(Saved entries)
--- START ---

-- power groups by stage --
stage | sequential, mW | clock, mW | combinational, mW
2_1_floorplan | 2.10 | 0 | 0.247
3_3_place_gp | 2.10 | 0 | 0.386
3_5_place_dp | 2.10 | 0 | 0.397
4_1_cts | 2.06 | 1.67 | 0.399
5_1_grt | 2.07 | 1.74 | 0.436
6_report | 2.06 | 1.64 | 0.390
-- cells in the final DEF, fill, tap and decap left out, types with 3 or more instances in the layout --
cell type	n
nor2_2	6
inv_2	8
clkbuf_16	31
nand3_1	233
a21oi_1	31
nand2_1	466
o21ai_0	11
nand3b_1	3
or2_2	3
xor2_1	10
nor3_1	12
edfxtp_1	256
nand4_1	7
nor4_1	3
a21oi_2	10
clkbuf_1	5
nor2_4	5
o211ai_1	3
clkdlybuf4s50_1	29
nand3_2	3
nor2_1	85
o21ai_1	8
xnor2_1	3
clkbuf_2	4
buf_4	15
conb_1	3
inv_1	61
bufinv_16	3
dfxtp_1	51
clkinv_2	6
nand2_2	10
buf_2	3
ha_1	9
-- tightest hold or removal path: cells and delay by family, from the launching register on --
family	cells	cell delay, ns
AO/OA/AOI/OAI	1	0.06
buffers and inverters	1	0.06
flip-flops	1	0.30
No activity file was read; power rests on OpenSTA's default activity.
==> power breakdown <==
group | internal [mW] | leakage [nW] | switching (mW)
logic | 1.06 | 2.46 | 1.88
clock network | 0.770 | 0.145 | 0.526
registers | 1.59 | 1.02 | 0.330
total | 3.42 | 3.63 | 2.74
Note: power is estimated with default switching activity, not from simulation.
<file path="config.mk">
export PLATFORM = sky130hd
export DESIGN_NAME = muldiv_ctrl
export DESIGN_NICKNAME = d
export VERILOG_FILES = /design/src/rtl/muldiv_ctrl_pkg.sv /design/src/rtl/muldiv_core.sv /design/src/rtl/muldiv_ctrl.sv
export SDC_FILE = /design/constraint.sdc
export NUM_CORES = 1
export LEC_CHECK = 0
export BUFFER_PORTS_ARGS = -buffer_cell sky130_fd_sc_hd__buf_2
export CAP_MARGIN = 30
export CORE_UTILIZATION = 30
export DETAILED_ROUTE_END_ITERATION = 10
export PLACE_DENSITY = 0.49
export SYNTH_ARGS = -nofsm -noshare
export SYNTH_HDL_FRONTEND = slang
export SYNTH_SLANG_ARGS = --single-unit
</file>
<file path="constraint.sdc">
create_clock -name clk -period 6.6 [get_ports clk]
set_input_delay 0.66 -clock clk [delete_from_list [all_inputs] [get_ports clk]]
set_output_delay 0.66 -clock clk [all_outputs]
set_load 0.1 [all_outputs]
</file>
<file path="src/rtl/muldiv_ctrl_pkg.sv">
// ============================================================================
// Module  : muldiv_ctrl_pkg
// Brief   : RV32M funct3 codes, FSM state encoding and operand-sign helpers
// Revision: 1.0 - initial release
// ============================================================================
`default_nettype none

package muldiv_ctrl_pkg;

  localparam logic [2:0] c_MULDIV_MUL    = 3'b000;
  localparam logic [2:0] c_MULDIV_MULH   = 3'b001;
  localparam logic [2:0] c_MULDIV_MULHSU = 3'b010;
  localparam logic [2:0] c_MULDIV_MULHU  = 3'b011;
  localparam logic [2:0] c_MULDIV_DIV    = 3'b100;
  localparam logic [2:0] c_MULDIV_DIVU   = 3'b101;
  localparam logic [2:0] c_MULDIV_REM    = 3'b110;
  localparam logic [2:0] c_MULDIV_REMU   = 3'b111;

  typedef enum logic [1:0] {
    S_IDLE = 2'd0,
    S_RUN  = 2'd1,
    S_FIX  = 2'd2,
    S_DONE = 2'd3
  } muldiv_state_t;

  // rs1 is signed for MUL, MULH, MULHSU, DIV and REM
  function automatic logic arg1_signed(input logic [2:0] op);
    return (op == c_MULDIV_MUL) || (op == c_MULDIV_MULH) || (op == c_MULDIV_MULHSU) ||
           (op == c_MULDIV_DIV) || (op == c_MULDIV_REM);
  endfunction

  function automatic logic arg2_signed(input logic [2:0] op);
    return (op == c_MULDIV_MUL) || (op == c_MULDIV_MULH) ||
           (op == c_MULDIV_DIV) || (op == c_MULDIV_REM);
  endfunction

endpackage

`default_nettype wire

</file>
<file path="src/rtl/muldiv_core.sv">
// ============================================================================
// Module  : muldiv_core
// Brief   : one-step shift-add multiply / restoring divide on a 2W accumulator
// Revision: 1.0 - initial release
// ============================================================================
`default_nettype none

module muldiv_core #(
  parameter int WIDTH = 32
) (
  input  logic               clk,
  input  logic               rst,
  input  logic               load,
  input  logic               step,
  input  logic               is_div,
  input  logic [WIDTH-1:0]   op_a,
  input  logic [WIDTH-1:0]   op_b,
  output logic [2*WIDTH-1:0] acc_nxt
);

  logic [2*WIDTH-1:0] r_acc;
  logic [WIDTH-1:0]   r_b;
  logic               r_is_div;

  logic [WIDTH:0]     w_sum;
  logic [2*WIDTH-1:0] w_mul_nxt;
  logic [2*WIDTH:0]   w_shl;
  logic [WIDTH:0]     w_diff;
  logic [2*WIDTH-1:0] w_div_nxt;

  // Multiply: {hi,lo} with multiplier in lo; add multiplicand to hi, shift right
  assign w_sum     = {1'b0, r_acc[2*WIDTH-1:WIDTH]} + (r_acc[0] ? {1'b0, r_b} : '0);
  assign w_mul_nxt = {w_sum, r_acc[WIDTH-1:1]};

  // Divide: {rem,quo}; shift left, keep the trial subtraction when it does not borrow
  assign w_shl     = {r_acc, 1'b0};
  assign w_diff    = w_shl[2*WIDTH:WIDTH] - {1'b0, r_b};
  assign w_div_nxt = w_diff[WIDTH] ? w_shl[2*WIDTH-1:0]
                                   : {w_diff[WIDTH-1:0], w_shl[WIDTH-1:1], 1'b1};

  assign acc_nxt = r_is_div ? w_div_nxt : w_mul_nxt;

  always_ff @(posedge clk or negedge rst) begin
    if (!rst) begin
      r_acc    <= '0;
      r_b      <= '0;
      r_is_div <= 1'b0;
    end else if (load) begin
      r_acc    <= {{WIDTH{1'b0}}, op_a};
      r_b      <= op_b;
      r_is_div <= is_div;
    end else if (step) begin
      r_acc    <= acc_nxt;
    end
  end

endmodule

`default_nettype wire

</file>
<file path="src/rtl/muldiv_ctrl.sv">
// ============================================================================
// Module  : muldiv_ctrl
// Brief   : iterative RV32M sequencer - FSM, counter, sign fixup, output regs
// Revision: 1.0 - initial release
// ============================================================================
`default_nettype none

module muldiv_ctrl
  import muldiv_ctrl_pkg::*;
#(
  parameter int WORD_SIZE = 32,
  parameter int NUM_REGS  = 32,
  parameter int REG_SEL   = $clog2(NUM_REGS)
) (
  input  logic                 clk,
  input  logic                 rst,
  input  logic                 start,
  input  logic [2:0]           op,
  input  logic [WORD_SIZE-1:0] arg1,
  input  logic [WORD_SIZE-1:0] arg2,
  input  logic [REG_SEL-1:0]   rd,
  input  logic                 flush,
  output logic                 stall,
  output logic                 busy,
  output logic                 done,
  output logic [WORD_SIZE-1:0] result,
  output logic [REG_SEL-1:0]   rd_out
);

  localparam logic [WORD_SIZE-1:0] c_MIN = {1'b1, {(WORD_SIZE-1){1'b0}}};

  muldiv_state_t r_state, w_state_nxt;
  logic [4:0]           r_count;
  logic [2:0]           r_op;
  logic [REG_SEL-1:0]   r_rd;
  logic                 r_neg;
  logic [WORD_SIZE-1:0] r_fix;

  logic                   w_accept, w_sa, w_sb, w_div0, w_ovf, w_fix, w_neg, w_last;
  logic [WORD_SIZE-1:0]   w_mag1, w_mag2, w_fix_val;
  logic [2*WORD_SIZE-1:0] w_acc_nxt, w_prod;
  logic [WORD_SIZE-1:0]   w_quo_rem, w_div_res, w_final;

  assign w_accept = (r_state == S_IDLE) && start && !flush;
  assign w_sa     = arg1_signed(op) & arg1[WORD_SIZE-1];
  assign w_sb     = arg2_signed(op) & arg2[WORD_SIZE-1];
  assign w_mag1   = w_sa ? -arg1 : arg1;
  assign w_mag2   = w_sb ? -arg2 : arg2;
  assign w_div0   = (arg2 == '0);
  assign w_ovf    = ((op == c_MULDIV_DIV) || (op == c_MULDIV_REM)) &&
                    (arg1 == c_MIN) && (arg2 == '1);
  assign w_fix    = op[2] && (w_div0 || w_ovf);
  // Remainder takes the dividend's sign; products and quotients take the xor
  assign w_neg    = (op[2] && op[1]) ? w_sa : (w_sa ^ w_sb);
  assign w_fix_val = w_div0 ? (op[1] ? arg1 : '1) : (op[1] ? '0 : c_MIN);

  muldiv_core #(.WIDTH(WORD_SIZE)) u_core (
    .clk     (clk),
    .rst     (rst),
    .load    (w_accept),
    .step    ((r_state == S_RUN) && !flush),
    .is_div  (op[2]),
    .op_a    (w_mag1),
    .op_b    (w_mag2),
    .acc_nxt (w_acc_nxt)
  );

  // Final result is formed from the last step's value so it is registered on entry to DONE
  assign w_last    = (r_state == S_RUN) && (r_count == 5'd31);
  assign w_prod    = r_neg ? -w_acc_nxt : w_acc_nxt;
  assign w_quo_rem = r_op[1] ? w_acc_nxt[2*WORD_SIZE-1:WORD_SIZE] : w_acc_nxt[WORD_SIZE-1:0];
  assign w_div_res = r_neg ? -w_quo_rem : w_quo_rem;
  assign w_final   = r_op[2] ? w_div_res :
                     (r_op == c_MULDIV_MUL) ? w_prod[WORD_SIZE-1:0]
                                            : w_prod[2*WORD_SIZE-1:WORD_SIZE];

  always_comb begin
    w_state_nxt = r_state;
    case (r_state)
      S_IDLE:  if (w_accept) w_state_nxt = w_fix ? S_FIX : S_RUN;
      S_RUN:   if (r_count == 5'd31) w_state_nxt = S_DONE;
      S_FIX:   w_state_nxt = S_DONE;
      S_DONE:  w_state_nxt = S_IDLE;
      default: w_state_nxt = S_IDLE;
    endcase
    if (flush) w_state_nxt = S_IDLE;
  end

  always_ff @(posedge clk or negedge rst) begin
    if (!rst) begin
      r_state <= S_IDLE;
      r_count <= '0;
      r_op    <= '0;
      r_rd    <= '0;
      r_neg   <= 1'b0;
      r_fix   <= '0;
      result  <= '0;
      rd_out  <= '0;
    end else begin
      r_state <= w_state_nxt;
      r_count <= ((r_state == S_RUN) && !flush) ? r_count + 5'd1 : 5'd0;
      if (w_accept) begin
        r_op  <= op;
        r_rd  <= rd;
        r_neg <= w_neg;
        r_fix <= w_fix_val;
      end
      if (!flush && w_last) begin
        result <= w_final;
        rd_out <= r_rd;
      end else if (!flush && (r_state == S_FIX)) begin
        result <= r_fix;
        rd_out <= r_rd;
      end
    end
  end

  assign stall = w_accept || (r_state == S_RUN) || (r_state == S_FIX);
  assign busy  = (r_state != S_IDLE);
  assign done  = (r_state == S_DONE) && !flush;

endmodule

`default_nettype wire
</file>
==> config.mk <==
export PLATFORM = sky130hd
export DESIGN_NAME = dds_sweep_ctrl
export DESIGN_NICKNAME = d
export VERILOG_FILES = /design/src/rtl/dds_sweep_ctrl.sv
export SDC_FILE = /design/constraint.sdc
export NUM_CORES = 1
export LEC_CHECK = 0
export CAP_MARGIN = 5
export CELL_PAD_IN_SITES_DETAIL_PLACEMENT = 0
export CELL_PAD_IN_SITES_GLOBAL_PLACEMENT = 1
export CORE_ASPECT_RATIO = 0.9
export CORE_MARGIN = 1.5
export CORE_UTILIZATION = 47
export DETAILED_ROUTE_END_ITERATION = 10
export GPL_TIMING_DRIVEN = 0
export HOLD_SLACK_MARGIN = 0.1
export PLACE_DENSITY = 0.94
export SYNTH_ARGS = -nofsm -noshare
export SYNTH_HDL_FRONTEND = slang
export SYNTH_SLANG_ARGS = --single-unit
export TNS_END_PERCENT = 50
==> constraint.sdc <==
create_clock -name clk -period 7.06 [get_ports clk]
set_input_delay 1.412 -clock clk [delete_from_list [all_inputs] [get_ports clk]]
set_output_delay 1.412 -clock clk [all_outputs]
set_load 0.01 [all_outputs]
File: src/flat_wrapper.sv
// flat-port wrapper written by rule: the top's interface ports become plain ports
module regfile_write_arbiter_flat 
#(
    parameter int unsigned NUM_REQ = 4
)
  (clock, clear, bus_req, bus_req_index, bus_req_data, bus_ack, bus_write1, bus_writeIndex1, bus_writeData1, bus_write2, bus_writeIndex2, bus_writeData2);
  regfile_write_arbiter_if #(.NUM_REQ(NUM_REQ)) bus_i ();
  input  logic clock;
  input  logic clear;
  input wire logic [$bits(bus_i.req)-1:0] bus_req;
  input wire logic [$bits(bus_i.req_index)-1:0] bus_req_index;
  input wire logic [$bits(bus_i.req_data)-1:0] bus_req_data;
  output wire logic [$bits(bus_i.ack)-1:0] bus_ack;
  output wire logic [$bits(bus_i.write1)-1:0] bus_write1;
  output wire logic [$bits(bus_i.writeIndex1)-1:0] bus_writeIndex1;
  output wire logic [$bits(bus_i.writeData1)-1:0] bus_writeData1;
  output wire logic [$bits(bus_i.write2)-1:0] bus_write2;
  output wire logic [$bits(bus_i.writeIndex2)-1:0] bus_writeIndex2;
  output wire logic [$bits(bus_i.writeData2)-1:0] bus_writeData2;
  assign bus_i.req = bus_req;
  assign bus_i.req_index = bus_req_index;
  assign bus_i.req_data = bus_req_data;
  assign bus_ack = bus_i.ack;
  assign bus_write1 = bus_i.write1;
  assign bus_writeIndex1 = bus_i.writeIndex1;
  assign bus_writeData1 = bus_i.writeData1;
  assign bus_write2 = bus_i.write2;
  assign bus_writeIndex2 = bus_i.writeIndex2;
  assign bus_writeData2 = bus_i.writeData2;
  regfile_write_arbiter #(.NUM_REQ(NUM_REQ)) u_core (.clock(clock), .clear(clear), .bus(bus_i));
endmodule
File: config.mk
export PLATFORM = sky130hd
export DESIGN_NAME = regfile_write_arbiter_flat
export DESIGN_NICKNAME = d
export VERILOG_FILES = /design/src/rtl/regfile_write_arbiter_if.sv /design/src/rtl/regfile_write_arbiter.sv /design/src/flat_wrapper.sv
export SDC_FILE = /design/constraint.sdc
export NUM_CORES = 1
export LEC_CHECK = 0
export BUFFER_PORTS_ARGS = -buffer_cell sky130_fd_sc_hd__buf_4
export CELL_PAD_IN_SITES_DETAIL_PLACEMENT = 0
export CELL_PAD_IN_SITES_GLOBAL_PLACEMENT = 1
export CORE_UTILIZATION = 40
export CTS_CLUSTER_DIAMETER = 100
export CTS_CLUSTER_SIZE = 8
export DETAILED_ROUTE_END_ITERATION = 12
export PLACE_DENSITY_LB_ADDON = 0.1
export SLEW_MARGIN = 20
export SYNTH_ARGS = -nofsm -noshare
export SYNTH_HDL_FRONTEND = slang
export SYNTH_SLANG_ARGS = --single-unit
File: constraint.sdc
create_clock -name clock -period 6.6 [get_ports clock]
set_input_delay 1.32 -clock clock [delete_from_list [all_inputs] [get_ports clock]]
set_output_delay 1.32 -clock clock [all_outputs]
set_load 0.02 [all_outputs]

--- END ---

Problem description —
All lines from the beginning of the entries through the line marked "6_report | 2.06 | 1.64 | 0.390" are to be output exactly; nothing else belongs in the answer.

Result of the exercise —
-- power groups by stage --
stage | sequential, mW | clock, mW | combinational, mW
2_1_floorplan | 2.10 | 0 | 0.247
3_3_place_gp | 2.10 | 0 | 0.386
3_5_place_dp | 2.10 | 0 | 0.397
4_1_cts | 2.06 | 1.67 | 0.399
5_1_grt | 2.07 | 1.74 | 0.436
6_report | 2.06 | 1.64 | 0.390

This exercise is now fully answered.